_What you need to do:_ All of the data is to be set down again without alteration.

--- Dataset content Enclosed Below ---

## src/rtl/core_test_controller.sv

```systemverilog
// Run controller for the RV32I core under test: sequences core reset, snoops tohost stores, enforces a cycle budget.
// Optional store counter enabled by defining CORE_TEST_CTRL_STORE_CNT_EN.
module core_test_controller #(
  parameter int unsigned RST_CYCLES     = 2,
  parameter int unsigned TIMEOUT_CYCLES = 100,
  parameter logic [31:0] TOHOST_ADDR    = 32'h0000_1000,
  parameter int unsigned CNT_W          = 32
) (
  input  logic             i_clk,
  input  logic             i_rstn,
  input  logic             i_start,
  input  logic             i_mem_we,
  input  logic [31:0]      i_mem_addr,
  input  logic [31:0]      i_mem_wdata,
  output logic             o_core_rstn,
  output logic             o_busy,
  output logic             o_done,
  output logic             o_pass,
  output logic             o_fail,
  output logic             o_timeout,
  output logic [30:0]      o_code,
  output logic [CNT_W-1:0] o_cycles,
  output logic [CNT_W-1:0] o_stores
);

  typedef enum logic [1:0] {IDLE, RESET, RUN, DONE} state_t;

  localparam logic [31:0]      RST_LOAD = 32'(RST_CYCLES - 1);
  localparam logic [CNT_W-1:0] TMO_LAST = CNT_W'(TIMEOUT_CYCLES - 1);
  localparam logic [CNT_W-1:0] CNT_ONE  = CNT_W'(1);

  state_t      state, state_nxt;
  logic [31:0] rst_cnt;
  logic        term, is_pass, tmo_hit, restart;

  function automatic logic [CNT_W-1:0] sat_inc(input logic [CNT_W-1:0] v);
    sat_inc = (&v) ? v : v + CNT_ONE;
  endfunction

  assign term    = i_mem_we && (i_mem_addr == TOHOST_ADDR) && i_mem_wdata[0];
  assign is_pass = (i_mem_wdata == 32'h1);
  assign tmo_hit = (TIMEOUT_CYCLES != 0) && (o_cycles == TMO_LAST);
  assign restart = i_start && ((state == IDLE) || (state == DONE));

  always_comb begin
    state_nxt = state;
    case (state)
      IDLE, DONE: if (i_start) state_nxt = RESET;
      RESET:      if (rst_cnt == 32'd0) state_nxt = RUN;
      RUN:        if (term || tmo_hit) state_nxt = DONE;
      default:    state_nxt = IDLE;
    endcase
  end

  // state register and registered status; a terminating store takes priority over timeout
  always_ff @(posedge i_clk or negedge i_rstn) begin
    if (!i_rstn) begin
      state       <= IDLE;
      rst_cnt     <= '0;
      o_core_rstn <= 1'b0;
      o_busy      <= 1'b0;
      o_done      <= 1'b0;
      o_pass      <= 1'b0;
      o_fail      <= 1'b0;
      o_timeout   <= 1'b0;
      o_code      <= '0;
      o_cycles    <= '0;
    end else begin
      state       <= state_nxt;
      o_core_rstn <= (state_nxt == RUN);
      o_busy      <= (state_nxt == RESET) || (state_nxt == RUN);
      o_done      <= (state_nxt == DONE);
      case (state)
        IDLE, DONE: begin
          if (i_start) begin
            rst_cnt   <= RST_LOAD;
            o_pass    <= 1'b0;
            o_fail    <= 1'b0;
            o_timeout <= 1'b0;
            o_code    <= '0;
            o_cycles  <= '0;
          end
        end
        RESET: begin
          if (rst_cnt != 32'd0) rst_cnt <= rst_cnt - 32'd1;
        end
        RUN: begin
          o_cycles <= sat_inc(o_cycles);
          if (term) begin
            if (is_pass) begin
              o_pass <= 1'b1;
            end else begin
              o_fail <= 1'b1;
              o_code <= i_mem_wdata[31:1];
            end
          end else if (tmo_hit) begin
            o_timeout <= 1'b1;
          end
        end
        default: ;
      endcase
    end
  end

`ifdef CORE_TEST_CTRL_STORE_CNT_EN
  always_ff @(posedge i_clk or negedge i_rstn) begin
    if (!i_rstn) begin
      o_stores <= '0;
    end else if (restart) begin
      o_stores <= '0;
    end else if ((state == RUN) && i_mem_we) begin
      o_stores <= sat_inc(o_stores);
    end
  end
`else
  assign o_stores = '0;
`endif

endmodule

```
## config.mk

```make
export PLATFORM = sky130hd
export DESIGN_NAME = csr_reg
export DESIGN_NICKNAME = d
export VERILOG_FILES = /design/src/rtl/csr_reg.sv
export SDC_FILE = /design/constraint.sdc
export NUM_CORES = 1
export LEC_CHECK = 0
export CELL_PAD_IN_SITES_DETAIL_PLACEMENT = 1
export CELL_PAD_IN_SITES_GLOBAL_PLACEMENT = 1
export CORE_UTILIZATION = 36
export CTS_CLUSTER_SIZE = 24
export DETAILED_ROUTE_END_ITERATION = 10
export PLACE_DENSITY_LB_ADDON = 0.3
export SLEW_MARGIN = 10
export SYNTH_ARGS = -nofsm -noshare
export SYNTH_HDL_FRONTEND = slang
export SYNTH_SLANG_ARGS = --single-unit
```

## constraint.sdc

```tcl
create_clock -name clk_i -period 6.2 [get_ports clk_i]
set_input_delay 1.55 -clock clk_i [delete_from_list [all_inputs] [get_ports clk_i]]
set_output_delay 1.55 -clock clk_i [all_outputs]
set_load 0.05 [all_outputs]
```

--- End of Enclosed Dataset content ---

_Answer for this exercise:_
## src/rtl/core_test_controller.sv

```systemverilog
// Run controller for the RV32I core under test: sequences core reset, snoops tohost stores, enforces a cycle budget.
// Optional store counter enabled by defining CORE_TEST_CTRL_STORE_CNT_EN.
module core_test_controller #(
  parameter int unsigned RST_CYCLES     = 2,
  parameter int unsigned TIMEOUT_CYCLES = 100,
  parameter logic [31:0] TOHOST_ADDR    = 32'h0000_1000,
  parameter int unsigned CNT_W          = 32
) (
  input  logic             i_clk,
  input  logic             i_rstn,
  input  logic             i_start,
  input  logic             i_mem_we,
  input  logic [31:0]      i_mem_addr,
  input  logic [31:0]      i_mem_wdata,
  output logic             o_core_rstn,
  output logic             o_busy,
  output logic             o_done,
  output logic             o_pass,
  output logic             o_fail,
  output logic             o_timeout,
  output logic [30:0]      o_code,
  output logic [CNT_W-1:0] o_cycles,
  output logic [CNT_W-1:0] o_stores
);

  typedef enum logic [1:0] {IDLE, RESET, RUN, DONE} state_t;

  localparam logic [31:0]      RST_LOAD = 32'(RST_CYCLES - 1);
  localparam logic [CNT_W-1:0] TMO_LAST = CNT_W'(TIMEOUT_CYCLES - 1);
  localparam logic [CNT_W-1:0] CNT_ONE  = CNT_W'(1);

  state_t      state, state_nxt;
  logic [31:0] rst_cnt;
  logic        term, is_pass, tmo_hit, restart;

  function automatic logic [CNT_W-1:0] sat_inc(input logic [CNT_W-1:0] v);
    sat_inc = (&v) ? v : v + CNT_ONE;
  endfunction

  assign term    = i_mem_we && (i_mem_addr == TOHOST_ADDR) && i_mem_wdata[0];
  assign is_pass = (i_mem_wdata == 32'h1);
  assign tmo_hit = (TIMEOUT_CYCLES != 0) && (o_cycles == TMO_LAST);
  assign restart = i_start && ((state == IDLE) || (state == DONE));

  always_comb begin
    state_nxt = state;
    case (state)
      IDLE, DONE: if (i_start) state_nxt = RESET;
      RESET:      if (rst_cnt == 32'd0) state_nxt = RUN;
      RUN:        if (term || tmo_hit) state_nxt = DONE;
      default:    state_nxt = IDLE;
    endcase
  end

  // state register and registered status; a terminating store takes priority over timeout
  always_ff @(posedge i_clk or negedge i_rstn) begin
    if (!i_rstn) begin
      state       <= IDLE;
      rst_cnt     <= '0;
      o_core_rstn <= 1'b0;
      o_busy      <= 1'b0;
      o_done      <= 1'b0;
      o_pass      <= 1'b0;
      o_fail      <= 1'b0;
      o_timeout   <= 1'b0;
      o_code      <= '0;
      o_cycles    <= '0;
    end else begin
      state       <= state_nxt;
      o_core_rstn <= (state_nxt == RUN);
      o_busy      <= (state_nxt == RESET) || (state_nxt == RUN);
      o_done      <= (state_nxt == DONE);
      case (state)
        IDLE, DONE: begin
          if (i_start) begin
            rst_cnt   <= RST_LOAD;
            o_pass    <= 1'b0;
            o_fail    <= 1'b0;
            o_timeout <= 1'b0;
            o_code    <= '0;
            o_cycles  <= '0;
          end
        end
        RESET: begin
          if (rst_cnt != 32'd0) rst_cnt <= rst_cnt - 32'd1;
        end
        RUN: begin
          o_cycles <= sat_inc(o_cycles);
          if (term) begin
            if (is_pass) begin
              o_pass <= 1'b1;
            end else begin
              o_fail <= 1'b1;
              o_code <= i_mem_wdata[31:1];
            end
          end else if (tmo_hit) begin
            o_timeout <= 1'b1;
          end
        end
        default: ;
      endcase
    end
  end

`ifdef CORE_TEST_CTRL_STORE_CNT_EN
  always_ff @(posedge i_clk or negedge i_rstn) begin
    if (!i_rstn) begin
      o_stores <= '0;
    end else if (restart) begin
      o_stores <= '0;
    end else if ((state == RUN) && i_mem_we) begin
      o_stores <= sat_inc(o_stores);
    end
  end
`else
  assign o_stores = '0;
`endif

endmodule

```
## config.mk

```make
export PLATFORM = sky130hd
export DESIGN_NAME = csr_reg
export DESIGN_NICKNAME = d
export VERILOG_FILES = /design/src/rtl/csr_reg.sv
export SDC_FILE = /design/constraint.sdc
export NUM_CORES = 1
export LEC_CHECK = 0
export CELL_PAD_IN_SITES_DETAIL_PLACEMENT = 1
export CELL_PAD_IN_SITES_GLOBAL_PLACEMENT = 1
export CORE_UTILIZATION = 36
export CTS_CLUSTER_SIZE = 24
export DETAILED_ROUTE_END_ITERATION = 10
export PLACE_DENSITY_LB_ADDON = 0.3
export SLEW_MARGIN = 10
export SYNTH_ARGS = -nofsm -noshare
export SYNTH_HDL_FRONTEND = slang
export SYNTH_SLANG_ARGS = --single-unit
```

## constraint.sdc

```tcl
create_clock -name clk_i -period 6.2 [get_ports clk_i]
set_input_delay 1.55 -clock clk_i [delete_from_list [all_inputs] [get_ports clk_i]]
set_output_delay 1.55 -clock clk_i [all_outputs]
set_load 0.05 [all_outputs]
```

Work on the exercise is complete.